Everything seems Backwards.

Obviously, to say that everything seems backwards would be an overstatement. However, many parts of my life involving people don’t make sense. The feelings and the logic don’t line up. Communication always is off, just enough to be tricky. What might seem like good communication is really not, but it is close enough that problems go undetected.

In considering problems from this past year, the more I think about it, the more I get confused. What am I missing?

Now, I should just “let it go,” and that is reasonable, and it’s what I’m working on. Moreover, I’m trying to learn from my mistakes in case I’m ever around humans again with any regularity.

In reading back over some previous posts, I’ve tried to think how a person could be confused – or how I would be confused. Have I clearly explained how I felt? Are my analogies making any sense? They work well in my mind!

What if . . . my descriptions of events contain the same errors in communication that the events themselves had. In other words, could I be miscommunicating about my miscommunications?
Dare I say it? Yes. Yes, I could. What to do?

This is why I’m mostly isolated from people. It’s just easier that way, at least for now. There’s that “at least for now” phrase again. Dang it. That’s a very confusing phrase, but I just added it on for some reason. I guess it sounds right, but it’s confused me in the past.

It’s overwhelming to think that I could lose a friend or friends because one phrase is misunderstood, even slightly. Of course, wars have been started over less. And, it’s not likely a single misspoken phrase but multiple ones over time. Then, there is the context to consider.

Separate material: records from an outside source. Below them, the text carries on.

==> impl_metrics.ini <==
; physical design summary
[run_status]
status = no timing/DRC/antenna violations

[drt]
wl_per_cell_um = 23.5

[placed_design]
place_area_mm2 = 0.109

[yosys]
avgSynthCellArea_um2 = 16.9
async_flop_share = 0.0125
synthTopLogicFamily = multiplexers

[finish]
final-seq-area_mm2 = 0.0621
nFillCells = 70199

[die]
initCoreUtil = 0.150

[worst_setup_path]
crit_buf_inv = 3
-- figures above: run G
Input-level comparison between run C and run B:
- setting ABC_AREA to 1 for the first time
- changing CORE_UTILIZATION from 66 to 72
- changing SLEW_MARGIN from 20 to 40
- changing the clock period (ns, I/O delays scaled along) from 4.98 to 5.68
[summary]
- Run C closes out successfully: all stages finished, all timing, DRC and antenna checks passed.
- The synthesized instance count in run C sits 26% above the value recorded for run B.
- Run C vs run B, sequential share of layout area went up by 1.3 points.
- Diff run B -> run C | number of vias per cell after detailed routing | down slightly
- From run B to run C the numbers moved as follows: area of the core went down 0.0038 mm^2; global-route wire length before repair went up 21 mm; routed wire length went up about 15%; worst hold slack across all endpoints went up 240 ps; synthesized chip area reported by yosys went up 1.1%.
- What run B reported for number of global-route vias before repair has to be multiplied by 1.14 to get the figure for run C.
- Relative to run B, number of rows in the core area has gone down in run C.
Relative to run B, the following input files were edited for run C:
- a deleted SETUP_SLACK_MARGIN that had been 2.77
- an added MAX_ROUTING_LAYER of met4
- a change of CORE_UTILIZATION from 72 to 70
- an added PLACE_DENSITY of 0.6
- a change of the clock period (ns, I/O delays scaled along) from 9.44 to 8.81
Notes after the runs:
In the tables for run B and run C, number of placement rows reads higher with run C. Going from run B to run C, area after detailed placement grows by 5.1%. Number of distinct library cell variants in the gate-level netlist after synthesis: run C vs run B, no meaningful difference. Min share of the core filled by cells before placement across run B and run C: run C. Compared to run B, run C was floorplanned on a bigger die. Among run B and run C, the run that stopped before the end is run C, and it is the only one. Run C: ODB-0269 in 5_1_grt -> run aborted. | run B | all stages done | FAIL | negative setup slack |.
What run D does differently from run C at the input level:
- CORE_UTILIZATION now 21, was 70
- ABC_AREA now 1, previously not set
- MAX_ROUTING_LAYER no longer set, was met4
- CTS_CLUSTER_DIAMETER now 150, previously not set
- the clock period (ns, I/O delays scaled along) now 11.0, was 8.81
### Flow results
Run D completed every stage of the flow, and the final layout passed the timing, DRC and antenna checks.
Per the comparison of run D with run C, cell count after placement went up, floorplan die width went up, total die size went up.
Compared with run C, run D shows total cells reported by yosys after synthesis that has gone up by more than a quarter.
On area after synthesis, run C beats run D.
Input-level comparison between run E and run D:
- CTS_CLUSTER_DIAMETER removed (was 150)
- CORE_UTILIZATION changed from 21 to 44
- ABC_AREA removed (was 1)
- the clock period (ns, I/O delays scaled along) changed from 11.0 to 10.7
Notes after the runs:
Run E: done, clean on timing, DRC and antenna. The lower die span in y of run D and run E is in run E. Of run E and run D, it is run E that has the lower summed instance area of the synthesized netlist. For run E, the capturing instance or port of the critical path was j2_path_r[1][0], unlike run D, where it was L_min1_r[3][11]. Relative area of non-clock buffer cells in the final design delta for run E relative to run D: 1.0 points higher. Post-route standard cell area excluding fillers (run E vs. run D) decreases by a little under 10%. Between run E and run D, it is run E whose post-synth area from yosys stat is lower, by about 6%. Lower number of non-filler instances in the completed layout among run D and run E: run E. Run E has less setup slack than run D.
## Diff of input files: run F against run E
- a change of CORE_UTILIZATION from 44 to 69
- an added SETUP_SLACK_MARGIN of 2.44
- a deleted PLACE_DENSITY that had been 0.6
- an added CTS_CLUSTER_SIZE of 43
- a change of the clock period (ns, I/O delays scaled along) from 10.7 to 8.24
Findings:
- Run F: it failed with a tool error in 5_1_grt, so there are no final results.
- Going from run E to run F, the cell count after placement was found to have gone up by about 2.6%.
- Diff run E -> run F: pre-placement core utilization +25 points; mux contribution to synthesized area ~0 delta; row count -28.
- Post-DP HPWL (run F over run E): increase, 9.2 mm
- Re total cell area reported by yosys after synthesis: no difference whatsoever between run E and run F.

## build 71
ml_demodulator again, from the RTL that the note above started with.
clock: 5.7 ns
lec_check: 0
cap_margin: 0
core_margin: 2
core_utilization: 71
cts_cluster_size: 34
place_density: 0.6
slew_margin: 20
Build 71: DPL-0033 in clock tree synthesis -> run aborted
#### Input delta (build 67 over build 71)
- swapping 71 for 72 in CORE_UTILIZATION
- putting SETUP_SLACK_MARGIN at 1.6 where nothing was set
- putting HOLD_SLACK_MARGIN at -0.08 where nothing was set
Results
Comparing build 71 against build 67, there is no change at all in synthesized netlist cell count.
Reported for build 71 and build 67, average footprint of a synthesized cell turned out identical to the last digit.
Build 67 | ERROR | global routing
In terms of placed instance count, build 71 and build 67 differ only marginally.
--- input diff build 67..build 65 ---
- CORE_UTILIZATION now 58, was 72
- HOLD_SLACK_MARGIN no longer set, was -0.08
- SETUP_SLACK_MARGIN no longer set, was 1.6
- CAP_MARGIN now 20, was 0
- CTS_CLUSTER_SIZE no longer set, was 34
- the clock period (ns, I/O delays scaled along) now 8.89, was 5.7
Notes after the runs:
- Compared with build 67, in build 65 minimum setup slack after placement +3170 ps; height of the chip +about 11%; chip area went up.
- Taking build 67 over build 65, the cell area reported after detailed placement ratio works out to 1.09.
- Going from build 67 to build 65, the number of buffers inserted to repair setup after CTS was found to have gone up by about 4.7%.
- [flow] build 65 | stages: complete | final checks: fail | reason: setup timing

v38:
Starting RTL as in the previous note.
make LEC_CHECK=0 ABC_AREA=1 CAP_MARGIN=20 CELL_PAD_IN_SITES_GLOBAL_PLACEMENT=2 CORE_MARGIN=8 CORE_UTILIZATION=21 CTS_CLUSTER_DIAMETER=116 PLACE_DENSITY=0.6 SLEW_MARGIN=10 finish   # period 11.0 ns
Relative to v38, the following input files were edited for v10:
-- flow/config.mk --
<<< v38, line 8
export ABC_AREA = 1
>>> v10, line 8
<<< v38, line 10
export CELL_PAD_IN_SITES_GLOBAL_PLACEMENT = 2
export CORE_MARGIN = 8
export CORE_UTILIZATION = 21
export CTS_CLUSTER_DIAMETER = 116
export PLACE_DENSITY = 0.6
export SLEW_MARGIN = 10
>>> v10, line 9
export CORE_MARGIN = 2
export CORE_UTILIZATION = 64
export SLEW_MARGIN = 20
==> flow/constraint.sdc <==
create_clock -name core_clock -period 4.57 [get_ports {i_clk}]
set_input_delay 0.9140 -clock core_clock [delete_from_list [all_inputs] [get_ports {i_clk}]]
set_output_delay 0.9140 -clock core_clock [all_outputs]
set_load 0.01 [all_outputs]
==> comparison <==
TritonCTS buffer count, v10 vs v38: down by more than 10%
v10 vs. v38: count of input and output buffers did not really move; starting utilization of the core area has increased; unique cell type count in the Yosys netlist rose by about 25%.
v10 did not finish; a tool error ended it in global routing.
==> inputs of build 53 <==
==> flow/design.v <==
module ari_unit #(parameter width =16,parameter MSB=32)  
(      input      [width-1:0] A,
       input      [width-1:0] B,
       input                  clk,
       input                  rest,
       input      [1:0]       alu_fun,
       input                  ari_EN,
       output reg [width-1:0] ari_out,  
       output reg             carry_out,
       output reg             ari_flag
       );
       reg  [width-1:0] ari_out_reg;  
 always @(posedge clk or negedge rest)  
       begin 
         if(!rest)
        ari_out <='b0;
      else
          ari_out <=ari_out_reg;
       end  
 always @(*)
      begin 
        carry_out=1'b0;
        ari_flag=1'b0;
        ari_out_reg='b0;
        if(ari_EN)
          begin
          case(alu_fun)    
          2'b00: begin
                 { carry_out,ari_out_reg}=A+B;
                  ari_flag=1'b1;
                  end 
          2'b01:begin
                {carry_out,ari_out_reg}=A-B;                  
                 ari_flag=1'b1;
                end                               
          2'b10:begin
                ari_out_reg=A*B;
                ari_flag=1'b1;
                end                                 
          2'b11:begin
                if(B=='b0)
                  ari_out_reg={width{1'b1}};  
                else
                  ari_out_reg=A/B;
                ari_flag=1'b1;
               end                   
          default: ari_out_reg='b0; 
          endcase
        end  
        else
            begin
            ari_out_reg='b0;
            end   
      end
  endmodule   
module cmp_unit #(parameter width =16)  
(      input      [width-1:0] A,
       input      [width-1:0] B,
       input                  clk,
       input                  rest,
       input      [1:0]       alu_fun,
       input                  cmp_EN,
       output reg [width-1:0] cmp_out,
       output reg             cmp_flag
       );
       reg [width-1:0]  cmp_out_reg; 
 always @(posedge clk or negedge rest)   
       begin 
         if(!rest)
        cmp_out <='b0;
      else
          cmp_out <=cmp_out_reg;
       end  
 always @(*)
      begin 
        cmp_flag=1'b0;
        cmp_out_reg=1'b0;
        if(cmp_EN)
          begin
              case(alu_fun)    
              2'b00: begin
                        cmp_out_reg='b0;
                        cmp_flag=1'b1;
                     end                                       
              2'b01:begin
                     if(A==B)
                       begin
                        cmp_out_reg='b1;
                        cmp_flag=1'b1;
                       end 
                      else
                        begin
                        cmp_out_reg='b0;
                        end
                    end
              2'b10:begin
                     if(A>B)
                       begin
                        cmp_out_reg='b10;
                        cmp_flag=1'b1;
                       end 
                      else
                        begin
                        cmp_out_reg='b0;
                        end
                    end
              2'b11:begin
                     if(A<B)
                       begin
                        cmp_out_reg='b11;
                        cmp_flag=1'b1;
                       end 
                      else
                        begin
                        cmp_out_reg='b0;
                        end
                    end
              default: cmp_out_reg='b0; 
              endcase
       end        
       else
          begin
          cmp_out_reg='b0;
          end 
      end
  endmodule   
module log_unit #(parameter width =16)  
(      input      [width-1:0] A,
       input      [width-1:0] B,
       input                  clk,
       input                  rest,
       input      [1:0]       alu_fun,
       input                  log_EN,
       output reg [width-1:0] log_out,
       output reg             log_flag
       );
       reg  [width-1:0] log_out_reg; 
 always @(posedge clk or negedge rest)   
       begin 
         if(!rest)
        log_out <=1'b0;
      else
          log_out <=log_out_reg;
       end  
 always @(*)
      begin 
        log_flag=1'b0;
        log_out_reg='b0;
        if(log_EN)
        begin  
             case(alu_fun)    
             2'b00: begin                    
                        log_out_reg=A&B;
                        log_flag=1'b1;
                    end                                     
            2'b01:begin     
                        log_out_reg=A|B;
                        log_flag=1'b1;
                   end     
            2'b10:begin                  
                        log_out_reg=~(A&B);
                        log_flag=1'b1;
                  end                    
           2'b11:begin           
                        log_out_reg=~(A|B);
                        log_flag=1'b1;
                 end                  
           default: log_out_reg='b0; 
          endcase  
        end
        else
            begin
            log_out_reg='b0;
            end
      end      
  endmodule   
module shift_unit #(parameter width =16)  
(      input      [width-1:0] A,
       input      [width-1:0] B,
       input                  clk,
       input                  rest,
       input      [1:0]       alu_fun,
       input                  shift_EN,
       output reg [(width*2)-1:0] shift_out,
       output reg             shift_flag
       );
       reg  [(width*2)-1:0]  shift_out_reg; 
 always @(posedge clk or negedge rest)   
       begin 
         if(!rest)
        shift_out <='b0;
      else
          shift_out <=shift_out_reg;
       end  
 always @(*)
      begin 
        shift_flag=1'b0;
        shift_out_reg='b0;
        if(shift_EN)
          begin
          case(alu_fun)    
              2'b00:begin              
                        shift_out_reg=A>>1;
                        shift_flag=1'b1;
                    end                                   
              2'b01:begin
                        shift_out_reg=A<<1;
                        shift_flag=1'b1;
                    end                 
              2'b10:begin
                        shift_out_reg=B>>1;
                        shift_flag=1'b1;
                    end 
              2'b11:begin   
                        shift_out_reg=B<<1;
                        shift_flag=1'b1;
                    end 
             default: shift_out_reg='b0; 
             endcase  
          end
          else
             begin
             shift_out_reg='b0;
             end
      end       
  endmodule   
module dec_unit   
(     
       input           [1:0]     alu_fun,
       output    reg             ari_EN,
       output    reg             log_EN,
       output    reg             cmp_EN,
       output    reg             shift_EN
       );
 always @(*)  
       begin 
       ari_EN=1'b0;
       log_EN=1'b0;
       cmp_EN=1'b0;
       shift_EN=1'b0;
       casex(alu_fun)
         2'b00:ari_EN=1'b1;
         2'b11:shift_EN=1'b1;
         2'b10:cmp_EN=1'b1;
         2'b01:log_EN=1'b1;
         default: begin
                   ari_EN=1'b0;
                   log_EN=1'b0;
                   cmp_EN=1'b0;
                   shift_EN=1'b0;
                  end
       endcase           
       end         
endmodule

I’m not sure if this is just an autistic trait, but I want to – yes, I know what I posted recently – fix things. Namely, I want to fix anything that I have broken. When it seems like there must be one missing piece that could answer everything, why not look for it? Or, when I feel like I might have the piece, why would someone not want it? It’s just a matter of how much someone cares fixing it. And, maybe they should’t. I’m the last person to ask.